Court sets date for Samuel Wanjiru's inquest hearing
04 December 2013, 12:33
Nyahururu - A ruling into where the inquest of the late 2008 Beijing Olympics Marathon champion, Samuel Wanjiru, will be heard is expected to be delivered on Dec. 9.
Wanjiru, who also won the Chicago marathon twice and London marathon once in his short but stellar career, died from an apparent fall from his balcony on the night of May 15, 2011 at his Nyahururu home.
Senior Principal Magistrate, Dennis Mikoyan, will rule next Monday whether the public inquest into the untimely death that shocked the world will be heard in the Kenyan capital, Nairobi or his hometown of Nyahururu, 186.3km away.
Last year, Nakuru High Court Judge, Anyara Emukule, directed without providing reasons that the inquest be conducted in Nairobi by a Chief Magistrate.
But the marathoner's widow Triza Njeri moved to court on Tuesday to seek the reasons why the inquest should not be held in Nyahururu.

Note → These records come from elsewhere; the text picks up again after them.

$ cat config.mk
export PLATFORM = sky130hd
export DESIGN_NAME = mgmt_spi_master
export DESIGN_NICKNAME = d
export VERILOG_FILES = /design/src/rtl/mgmt_spi_pkg.sv /design/src/rtl/mgmt_spi_clkgen.sv /design/src/rtl/mgmt_spi_master.sv
export SDC_FILE = /design/constraint.sdc
export NUM_CORES = 1
export LEC_CHECK = 0
export BUFFER_PORTS_ARGS = -buffer_cell sky130_fd_sc_hd__buf_4
export CELL_PAD_IN_SITES_DETAIL_PLACEMENT = 1
export CELL_PAD_IN_SITES_GLOBAL_PLACEMENT = 1
export CORE_UTILIZATION = 38
export DETAILED_ROUTE_END_ITERATION = 16
export PLACE_DENSITY = 0.74
export SLEW_MARGIN = 20
export SYNTH_ARGS = -nofsm -noshare
export SYNTH_HDL_FRONTEND = slang
export SYNTH_SLANG_ARGS = --single-unit
$ cat constraint.sdc
create_clock -name clk -period 2 [get_ports clk]
set_input_delay 0.1 -clock clk [delete_from_list [all_inputs] [get_ports clk]]
set_output_delay 0.1 -clock clk [all_outputs]
set_load 0.01 [all_outputs]
$ cat src/rtl/mgmt_spi_pkg.sv
// Shared constants for the management SPI master: frame commands, slave
// register map and control-register bit positions.
package mgmt_spi_pkg;

    localparam logic [7:0] CMD_WRITE  = 8'h02;
    localparam logic [7:0] CMD_READ   = 8'h03;
    localparam int         FRAME_BITS = 24;

    localparam logic [7:0] ADDR0_START_H = 8'h00;
    localparam logic [7:0] ADDR0_START_L = 8'h01;
    localparam logic [7:0] ADDR0_END_H   = 8'h02;
    localparam logic [7:0] ADDR0_END_L   = 8'h03;
    localparam logic [7:0] ADDR1_START_H = 8'h04;
    localparam logic [7:0] ADDR1_START_L = 8'h05;
    localparam logic [7:0] ADDR1_END_H   = 8'h06;
    localparam logic [7:0] ADDR1_END_L   = 8'h07;
    localparam logic [7:0] ADDR2_START_H = 8'h08;
    localparam logic [7:0] ADDR2_START_L = 8'h09;
    localparam logic [7:0] ADDR2_END_H   = 8'h0A;
    localparam logic [7:0] ADDR2_END_L   = 8'h0B;
    localparam logic [7:0] CTRL_REG      = 8'h0C;
    localparam logic [7:0] STATUS_REG    = 8'h0D;

    localparam int CTRL_MODE_LO    = 0;
    localparam int CTRL_MODE_HI    = 1;
    localparam int CTRL_RANGE0_EN  = 2;
    localparam int CTRL_RANGE1_EN  = 3;
    localparam int CTRL_FLASH0_SEL = 4;
    localparam int CTRL_FLASH1_SEL = 5;
    localparam int CTRL_HOST_SEL   = 6;

    typedef enum logic [2:0] {
        ST_IDLE,
        ST_SETUP,
        ST_SHIFT,
        ST_HOLD,
        ST_GAP
    } mgmt_state_e;

    // Reads always carry a zero data byte so the slave sees a clean frame.
    function automatic logic [FRAME_BITS-1:0] build_frame(
        input logic       write,
        input logic [7:0] addr,
        input logic [7:0] wdata
    );
        return {(write ? CMD_WRITE : CMD_READ), addr, (write ? wdata : 8'h00)};
    endfunction

endpackage

$ cat src/rtl/mgmt_spi_clkgen.sv
// SCK generator: toggles sck every CLK_DIV enabled cycles and flags the
// cycle in which a rising or falling transition is about to be registered.
module mgmt_spi_clkgen #(
    parameter int CLK_DIV = 2
) (
    input  logic clk,
    input  logic rst,
    input  logic en,
    output logic sck,
    output logic rise_evt,
    output logic fall_evt
);

    localparam int            CW       = (CLK_DIV > 1) ? $clog2(CLK_DIV) : 1;
    localparam logic [CW-1:0] DIV_LAST = CW'(CLK_DIV - 1);

    logic [CW-1:0] div_q, div_d;
    logic          sck_q, sck_d;
    logic          tc;

    always_comb begin
        tc    = en && (div_q == DIV_LAST);
        div_d = div_q;
        sck_d = sck_q;
        // Disabled means parked: sck low and the divider restarted, so the
        // first half-period of every frame is a full CLK_DIV cycles.
        if (!en) begin
            div_d = '0;
            sck_d = 1'b0;
        end else if (tc) begin
            div_d = '0;
            sck_d = ~sck_q;
        end else begin
            div_d = div_q + CW'(1);
        end
        rise_evt = tc && !sck_q;
        fall_evt = tc && sck_q;
    end

    always_ff @(posedge clk or posedge rst) begin
        if (rst) begin
            div_q <= '0;
            sck_q <= 1'b0;
        end else begin
            div_q <= div_d;
            sck_q <= sck_d;
        end
    end

    assign sck = sck_q;

endmodule

$ cat src/rtl/mgmt_spi_master.sv
// Management SPI master: one {cmd, addr, data} mode-0 frame per request.
// Define MGMT_SPI_READBACK_EN to follow every write with a verifying read.
module mgmt_spi_master
    import mgmt_spi_pkg::*;
#(
    parameter int CLK_DIV  = 2,
    parameter int CS_SETUP = 2,
    parameter int CS_HOLD  = 2,
    parameter int CS_GAP   = 2
) (
    input  logic       clk,
    input  logic       rst,
    input  logic       req_valid,
    output logic       req_ready,
    input  logic       req_write,
    input  logic [7:0] req_addr,
    input  logic [7:0] req_wdata,
    output logic       rsp_valid,
    output logic [7:0] rsp_rdata,
    output logic       rsp_err,
    output logic       mgmt_clk,
    output logic       mgmt_cs_n,
    output logic       mgmt_mosi,
    input  logic       mgmt_miso
);

    localparam logic [15:0] SETUP_LAST = 16'(CS_SETUP - 1);
    localparam logic [15:0] HOLD_LAST  = 16'(CS_HOLD - 1);
    localparam logic [15:0] GAP_LAST   = 16'(CS_GAP - 1);
    localparam logic [4:0]  LAST_BIT   = 5'(FRAME_BITS - 1);

    mgmt_state_e           state_q, state_d;
    logic [15:0]           cnt_q, cnt_d;
    logic [4:0]            bit_q, bit_d;
    logic [FRAME_BITS-1:0] tx_q, tx_d;
    logic [7:0]            rx_q, rx_d;
    logic                  req_ready_q, req_ready_d;
    logic                  cs_n_q, cs_n_d;
    logic                  mosi_q, mosi_d;
    logic                  rsp_valid_q, rsp_valid_d;
    logic [7:0]            rsp_rdata_q, rsp_rdata_d;
`ifdef MGMT_SPI_READBACK_EN
    logic                  rsp_err_q, rsp_err_d;
    logic                  rb_pend_q, rb_pend_d;
    logic                  rb_rd_q, rb_rd_d;
    logic                  rb_chk_q, rb_chk_d;
    logic [7:0]            rb_addr_q, rb_addr_d;
    logic [7:0]            rb_wdata_q, rb_wdata_d;
`endif

    logic shift_en;
    logic sck;
    logic rise_evt;
    logic fall_evt;

    assign shift_en = (state_q == ST_SHIFT);

    mgmt_spi_clkgen #(
        .CLK_DIV(CLK_DIV)
    ) u_clkgen (
        .clk     (clk),
        .rst     (rst),
        .en      (shift_en),
        .sck     (sck),
        .rise_evt(rise_evt),
        .fall_evt(fall_evt)
    );

    always_comb begin
        state_d     = state_q;
        cnt_d       = cnt_q;
        bit_d       = bit_q;
        tx_d        = tx_q;
        rx_d        = rx_q;
        req_ready_d = req_ready_q;
        cs_n_d      = cs_n_q;
        mosi_d      = mosi_q;
        rsp_valid_d = 1'b0;
        rsp_rdata_d = rsp_rdata_q;
`ifdef MGMT_SPI_READBACK_EN
        rsp_err_d   = rsp_err_q;
        rb_pend_d   = rb_pend_q;
        rb_rd_d     = rb_rd_q;
        rb_chk_d    = rb_chk_q;
        rb_addr_d   = rb_addr_q;
        rb_wdata_d  = rb_wdata_q;
`endif

        case (state_q)
            ST_IDLE: begin
                if (req_valid && req_ready_q) begin
                    tx_d        = build_frame(req_write, req_addr, req_wdata);
                    mosi_d      = tx_d[FRAME_BITS-1];
                    cs_n_d      = 1'b0;
                    req_ready_d = 1'b0;
                    cnt_d       = '0;
                    state_d     = ST_SETUP;
`ifdef MGMT_SPI_READBACK_EN
                    rb_pend_d   = req_write;
                    rb_chk_d    = 1'b0;
                    rb_addr_d   = req_addr;
                    rb_wdata_d  = req_wdata;
`endif
                end
            end

            ST_SETUP: begin
                if (cnt_q == SETUP_LAST) begin
                    cnt_d   = '0;
                    bit_d   = '0;
                    state_d = ST_SHIFT;
                end else begin
                    cnt_d = cnt_q + 16'd1;
                end
            end

            ST_SHIFT: begin
                if (rise_evt) begin
                    rx_d = {rx_q[6:0], mgmt_miso};
                end
                // The frame ends on the 24th falling edge so sck is already
                // low when cs_n starts its hold time.
                if (fall_evt) begin
                    tx_d   = {tx_q[FRAME_BITS-2:0], 1'b0};
                    mosi_d = tx_q[FRAME_BITS-2];
                    if (bit_q == LAST_BIT) begin
                        cnt_d   = '0;
                        state_d = ST_HOLD;
                    end else begin
                        bit_d = bit_q + 5'd1;
                    end
                end
            end

            ST_HOLD: begin
                if (cnt_q == HOLD_LAST) begin
                    cs_n_d  = 1'b1;
                    cnt_d   = '0;
                    state_d = ST_GAP;
`ifdef MGMT_SPI_READBACK_EN
                    if (rb_pend_q) begin
                        rb_pend_d = 1'b0;
                        rb_rd_d   = 1'b1;
                    end else begin
                        rsp_valid_d = 1'b1;
                        rsp_rdata_d = rx_q;
                        rsp_err_d   = rb_chk_q && (rx_q != rb_wdata_q);
                        rb_chk_d    = 1'b0;
                    end
`else
                    rsp_valid_d = 1'b1;
                    rsp_rdata_d = rx_q;
`endif
                end else begin
                    cnt_d = cnt_q + 16'd1;
                end
            end

            ST_GAP: begin
                if (cnt_q == GAP_LAST) begin
                    cnt_d = '0;
`ifdef MGMT_SPI_READBACK_EN
                    if (rb_rd_q) begin
                        tx_d     = build_frame(1'b0, rb_addr_q, 8'h00);
                        mosi_d   = tx_d[FRAME_BITS-1];
                        cs_n_d   = 1'b0;
                        rb_rd_d  = 1'b0;
                        rb_chk_d = 1'b1;
                        state_d  = ST_SETUP;
                    end else begin
                        req_ready_d = 1'b1;
                        state_d     = ST_IDLE;
                    end
`else
                    req_ready_d = 1'b1;
                    state_d     = ST_IDLE;
`endif
                end else begin
                    cnt_d = cnt_q + 16'd1;
                end
            end

            default: begin
                cs_n_d      = 1'b1;
                req_ready_d = 1'b1;
                state_d     = ST_IDLE;
            end
        endcase
    end

    always_ff @(posedge clk or posedge rst) begin
        if (rst) begin
            state_q     <= ST_IDLE;
            cnt_q       <= '0;
            bit_q       <= '0;
            tx_q        <= '0;
            rx_q        <= '0;
            req_ready_q <= 1'b1;
            cs_n_q      <= 1'b1;
            mosi_q      <= 1'b0;
            rsp_valid_q <= 1'b0;
            rsp_rdata_q <= 8'h00;
`ifdef MGMT_SPI_READBACK_EN
            rsp_err_q   <= 1'b0;
            rb_pend_q   <= 1'b0;
            rb_rd_q     <= 1'b0;
            rb_chk_q    <= 1'b0;
            rb_addr_q   <= 8'h00;
            rb_wdata_q  <= 8'h00;
`endif
        end else begin
            state_q     <= state_d;
            cnt_q       <= cnt_d;
            bit_q       <= bit_d;
            tx_q        <= tx_d;
            rx_q        <= rx_d;
            req_ready_q <= req_ready_d;
            cs_n_q      <= cs_n_d;
            mosi_q      <= mosi_d;
            rsp_valid_q <= rsp_valid_d;
            rsp_rdata_q <= rsp_rdata_d;
`ifdef MGMT_SPI_READBACK_EN
            rsp_err_q   <= rsp_err_d;
            rb_pend_q   <= rb_pend_d;
            rb_rd_q     <= rb_rd_d;
            rb_chk_q    <= rb_chk_d;
            rb_addr_q   <= rb_addr_d;
            rb_wdata_q  <= rb_wdata_d;
`endif
        end
    end

    assign req_ready = req_ready_q;
    assign rsp_valid = rsp_valid_q;
    assign rsp_rdata = rsp_rdata_q;
    assign mgmt_clk  = sck;
    assign mgmt_cs_n = cs_n_q;
    assign mgmt_mosi = mosi_q;
`ifdef MGMT_SPI_READBACK_EN
    assign rsp_err   = rsp_err_q;
`else
    assign rsp_err   = 1'b0;
`endif

endmodule

==> flow_summary.toml, run 1 <==
[finish]
num-fill-cells = 976
diodes = 0
fin_cells = 493
syn_to_final_growth_pct = 20.86
drive_gt1_share_pct = 23.97
fin_nets = 407
fin_util_pct = 48.33

[yosys]
synth_top_cell_area_share_pct = 50.26
synth_ff_type = "dfrtp_1"
ys_ff_latch = 69
synth_edf_count = 0
syn_inst = 339
yosysMostFrequentCell = "dfrtp_1"
synth_area_sq_um = 3336
syn_nets = 363
synth_area_per_cell_sq_um = 9.840
yosysTopAreaCell = "dfrtp_1"
post_synth_num_cell_types = 50
ys_seq_area_share_pct = 51.84
synthTopCellsByArea = "dfrtp_1 50%, mux2_2 5.4%, o21ai_0 5.1%, nand2_1 4.7%, nand3_1 3.5%"
ys_top_cells_by_count = "67 x dfrtp_1, 42 x nand2_1, 34 x o21ai_0"
synthArstFlopShare_pct = 100.0
yosysWarnings = 0

[job]
drv_cap = 0

[place]
port_buffers = 33
place_congestion = 0.8223
hpwl_mm = 5.676
placed_cells = 475

[worst_setup_path]
ff2ff_setup_slack_ns = 0.09
critPathLaunch = "cnt_q[0]"
path_class = "flip-flop to flip-flop"
critPathRequiredTime_ns = 2.25
path_max_fanout = 8
crit_arrival_ns = 2.16
crit_path_end_kind = "flip-flop"
worstSetupStartpointType = "flip-flop"
rr_startpoint = "cnt_q[0]"

[route]
antenna_left = 0
drtPass1Iterations = 6
wire_per_inst_um = 16.64
vias = 2765
drc = 0
finalWirelength_mm = 8.202
routed_via_density = 5.609
initialDrtViolationCount = 143

[clocking]
clock_sinks = 69
clock_tree.root_cell = "clkbuf_8"
cts.path.max_buffers = 2
clk_pin_slew_ns = 0.08
h-tree-depth = 3
numCtsBuffers = 9
insertion_delay_ns = 0.35
cts_tree = "done"
postCtsSetupRepairBufs = 0

[timing]
rsz0062_at_grt = "false"
max_freq_ghz = 0.5246
finalClockSkew_ns = 0.01093
setup_viol = 0
finalHoldViolCount = 0
period_minus_slack_ns = 1.906
slew_viol_final = 0
fin_crit_sh_pct = 95.30
fin_tns_setup_ns = 0

[power]
p_leak_nw = 1.769
ir_drop_uv = 460.5
power_density_nw_per_um2 = 688.3

[die]
fp.dieH_um = 95.69
rows = 33
io-pin-count = 35
dieArea_sq_um = 9157
fp.dieW_um = 95.69
start_util_pct = 39.99
core_area_sq_um = 8341

[run_status]
status = "finished clean"

[grt]
grt_usage_pct = 20.07
antenna_found_initial = 0
grt_pass1_wl_mm = 14.15
met1_usage_pct = 27.11
grt_pass1_vias = 2845
grt_util_met3_pct = 3.397
use_met2_pct = 31.96
gr-total-overflow = 0
grt_max_degree = 49
busiest_layer = "met2"

[min_path]
min_from = "req_wdata[0]"
hp-class = "input pin to flip-flop"
## logic make-up after synthesis
group	count (synthesis)	share of synthesized area (%)
xor+xnor	2	0.5252
simple gates	127	19.88
other cells	1	0.1124
mux	24	7.802
buf+inv	30	4.013
fa+ha+maj	3	1.125
compound gates	83	14.70
flops	69	51.84
## critical path, stage by stage, from the launching register on
cell     delay, ns
dfrtp_2       0.46
ha_1          0.21
nor4b_1       0.14
and4_1        0.25
buf_4         0.18
or3_1         0.37
a31oi_1       0.21
## layout by cell type, fill, tap and decap left out, types with 2 or more instances in the layout
cell	Yosys	layout
mux2_2	16	16
a21oi_1	14	14
clkbuf_8	0	10
clkinv_2	0	2
nand3_1	23	23
bufinv_16	0	2
mux2i_1	8	8
and3_1	9	9
nor2_1	11	11
ha_1	3	3
nor3_1	4	4
nor4_1	6	6
o21ai_0	34	33
and4b_1	2	2
nand4_1	7	7
and4_1	3	3
o211ai_1	8	8
dlygate4sd3_1	0	2
a21o_1	2	2
nand3b_1	2	2
or4_1	2	2
nand2_1	42	42
a31oi_1	15	15
dfstp_2	2	2
dfrtp_1	67	66
buf_4	2	51
or3_1	7	7
o22ai_1	2	2
inv_1	9	8
## sequential cells by signal, indices dropped and copies added (netlist names)
register / count
bit_q: 5
cnt_q: 16
mgmt_cs_n: 1
mgmt_mosi: 1
req_ready: 1
rsp_rdata: 8
rsp_valid: 1
rx_q: 8
state_q: 3
tx_q: 23
u_clkgen.div_q: 1
u_clkgen.sck: 1
## power breakdown
group / total, mW / switching [mW] / internal (mW)
clock network: 1.28 / 0.549 / 0.734
logic: 0.0831 / 0.0418 / 0.0413
registers: 1.41 / 0.00637 / 1.40
## final cells by class
type / count / area, sq um / share of cell area, %
Clock buffer: 10 / 137.6 / 3.414
Clock inverter: 6 / 86.33 / 2.142
Inverter: 9 / 33.78 / 0.8380
Multi-Input combinational cell: 240 / 1489 / 36.93
Sequential cell: 69 / 1730 / 42.92
Tap cell: 105 / 131.4 / 3.259
Timing Repair Buffer: 54 / 422.9 / 10.49
## layer usage
| layer | wire length, um | share of wire (%) |
|---|---|---|
| met4 | 138 | 1.7 |
| met3 | 231 | 2.8 |
| met5 | 0 | 0 |
| met1 | 3901 | 48 |
| met2 | 3932 | 48 |
## metrics by stage
step / worst slack, ns / power (mW) / hold WS, ns / instance area, sq um
floorplan: 0.1634 / 1.466 / 0.2471 / 3336
global placement: 0.1748 / 1.517 / 0.1557 / 3779
detailed placement: 0.08350 / 1.519 / 0.1598 / 3779
CTS: 0.07623 / 2.801 / 0.04288 / 4023
global route: 0.001611 / 2.881 / 0.07353 / 4031
finish: 0.09391 / 2.775 / 0.04387 / 4031
## what timing repair did
item,4_1_cts,5_1_grt
resized for setup,0,2
hold endpoints to repair,19,0
setup endpoints to repair,0,7
hold buffers,2,0
## worst paths after layout
kind | endpoint | cells after the start
setup / recovery | cnt_q[14] | 6
hold / removal | tx_q[0] | 3
setup reg to reg | cnt_q[14] | 6
hold reg to reg | tx_q[13] | 2
max in group asynchronous | mgmt_cs_n | 4
min in group asynchronous | bit_q[0] | 3
No activity file was read; power rests on OpenSTA's default activity.
==> run 2: changes to the inputs <==
Settings changed: REMOVE_ABC_BUFFERS set to 1.
==> flow_summary.toml, run 2 (synthesis gave the netlist of run 1 again) <==
[worst_setup_path]
critPathRequiredTime_ns = 2.24
crit_path_end_kind = "flip-flop"
worstSetupStartpointType = "flip-flop"
critPathSlowestCell = "dfrtp_1"
crit_arrival_ns = 2.10
path_cells = "nor4_1 -> and4_1 -> nand3_2 -> mux2_2"
critPathTopFamily = "simple AND/OR/NAND/NOR gates"
cp_num_buf_inv = 0
slowest_delay_ns = 0.47
path_max_fanout = 9
path_class = "flip-flop to flip-flop"

[timing]
setup_ws_ns = 0.1362
period_minus_slack_ns = 1.864
holdWs_ns = 0.02232
slew_viol_final = 0
setup_viol = 0
fin_crit_sh_pct = 93.19
rsz0062_at_grt = "false"
finalClockSkew_ns = 0.01534
finalHoldViolCount = 0
max_freq_ghz = 0.5366

[power]
p_seq_share_pct = 53.6
p_switching_mw = 0.6097
pwr-share-comb_pct = 3.0
pwr-share-clk_pct = 43.4
p_leak_nw = 1.752
power_density_nw_per_um2 = 657.6
ir_drop_uv = 441.7
intPower_mw = 2.018
p_sw_share_pct = 23.21

[grt]
antenna_found_initial = 0
busiest_layer = "met2"
grt_pass1_vias = 2853
grt_util_met3_pct = 4.818
grt_pass1_wl_mm = 13.82
use_met2_pct = 31.01
grt_max_degree = 70
met1_usage_pct = 26.06
grt_usage_pct = 19.72
gr-total-overflow = 0

[die]
rows = 33
fp.dieW_um = 95.69
io-pin-count = 35
core_area_sq_um = 8341
start_util_pct = 39.99
dieArea_sq_um = 9157
fp.dieH_um = 95.69

[route]
vias = 2735
antenna_left = 0
routed_via_density = 5.570
finalWirelength_mm = 7.915
drc = 0
wire_per_inst_um = 16.12
initialDrtViolationCount = 86
drtPass1Iterations = 4

[clocking]
cts.path.max_buffers = 2
clock_tree.root_cell = "clkbuf_8"
cts_tree = "done"
insertion_delay_ns = 0.36
h-tree-depth = 3
numCtsBuffers = 9
clock_sinks = 69
clk_pin_slew_ns = 0.09

[finish]
drive_gt1_share_pct = 23.32
layout_common_cells = "67 x dfrtp_1, 48 x buf_4, 42 x nand2_1, 33 x o21ai_0, 23 x nand3_1"
largest_reg_flops = 23
syn_to_final_growth_pct = 19.77
fin_nets = 405
final_common_cell = "dfrtp_1"
largestRegisters = "tx_q: 23 flops, cnt_q: 16 flops"
top_register = "tx_q"
diodes = 0

[place]
port_buffers = 33
hpwl_mm = 5.417
place_ws_ns = 0.09502
place_congestion = 0.7791

[min_path]
hp-class = "input pin to flip-flop"

[run_status]
status = "finished clean"

[job]
drv_cap = 0
## run 2: layout make-up
cell class	count	area, sq um
fillers	961	4345
flip-flops and latches	69	1729
multi-input cells	240	1488
repair buffers	52	420.4
well taps	105	131.4
clock buffers	10	127.6
clock inverters	6	65.06
inverters	9	33.78
## run 2: worst paths after layout
check                           slack, ns  cells past startpoint      endpoint         start
worst max-delay path                 0.14                      4  rsp_rdata[3]      cnt_q[4]
worst min-delay path                 0.02                      3       tx_q[0]  req_wdata[0]
worst max register to register       0.14                      4  rsp_rdata[3]      cnt_q[4]
worst min register to register       0.48                      2       tx_q[9]       tx_q[9]
max in group asynchronous            1.27                      4     req_ready           rst
min in group asynchronous            0.39                      4       rx_q[4]           rst
## run 2: per-stage QoR
step / area, sq um / setup TNS, ns / utilization, % / instances / power [mW]
2_1_floorplan: 3236 / -37.80 / - / 318 / 1.464
3_3_place_gp: 3776 / 0 / 45.27 / 473 / 1.511
3_5_place_dp: 3776 / 0 / 45.27 / 473 / 1.515
4_1_cts: 3989 / 0 / 47.82 / 491 / 2.667
5_1_grt: 3995 / 0 / 47.90 / 491 / 2.724
6_report: 3995 / 0 / 47.90 / 491 / 2.627
## run 2: routing by layer
| layer | wire, um | vias to the layer above |
|---|---|---|
| li1 | - | 1322 |
| met1 | 3750 | 1359 |
| met2 | 3781 | 41 |
| met3 | 235 | 13 |
| met4 | 147 | 0 |
| met5 | 0 | - |
## run 2: repair_timing
item,in CTS,in global routing
hold buffers,2,0
hold endpoints to repair,68,0
gates resized for setup,0,1
buffers inserted,0,0
endpoints found under the setup margin,0,8
## run 2: worst min-delay path, delay by kind of cell
| kind | cells | cell delay [ns] |
|---|---|---|
| AOI/OAI and AO/OA | 1 | 0.07 |
| and+or+nand+nor | 1 | 0.07 |
| buffers and inverters | 1 | 0.11 |
## run 2: power by group through the flow
stage | combinational [mW] | clock (mW) | sequential, mW
detailed placement | 0.0789 | 0 | 1.44
floorplan | 0.0309 | 0 | 1.43
global placement | 0.0766 | 0 | 1.43
finish | 0.0784 | 1.14 | 1.41
global route | 0.0885 | 1.23 | 1.41
CTS | 0.0819 | 1.18 | 1.41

Njeri expressed "Surprise at the commencement of an inquest into circumstances surrounding her husband's death," adding the inquest should be held in their home town as opposed to the capital.
"I'm eager to have the matter concluded and the cause of death revealed to all Kenyans so that my children and I can finally start building our lives," she added.
Through family lawyer Wahome Ndegwa, she told the court that the scene of death was Nyahururu, all witnesses are from the town, documents and all CCTV material are also there and anyone suggesting the case be held in Nairobi is out to "defeat a quick disposal of the inquest by making all involved incur hefty costs."
The lawyer is also set to petition Chief Justice Willy Mutunga, to appoint a special magistrate to hear evidence, visit the scene and receive all documents pertaining to the death.
Njeri maintains that the former Olympic champ died from a fall as arrived at by pathologist Dr. Peter Ndegwa.
Prosecution Counsel John Mkufu, said that he had no objection as long as the two parties agreed with Mikoyan advising both parties to close ranks.
Mikoyan ruled that he would consult with the chief justice' s office and have the go ahead given on Dec. 9.
Kamau's mother Hannah Wanjiru moved to court to have an inquest done accusing the wife of killing her son.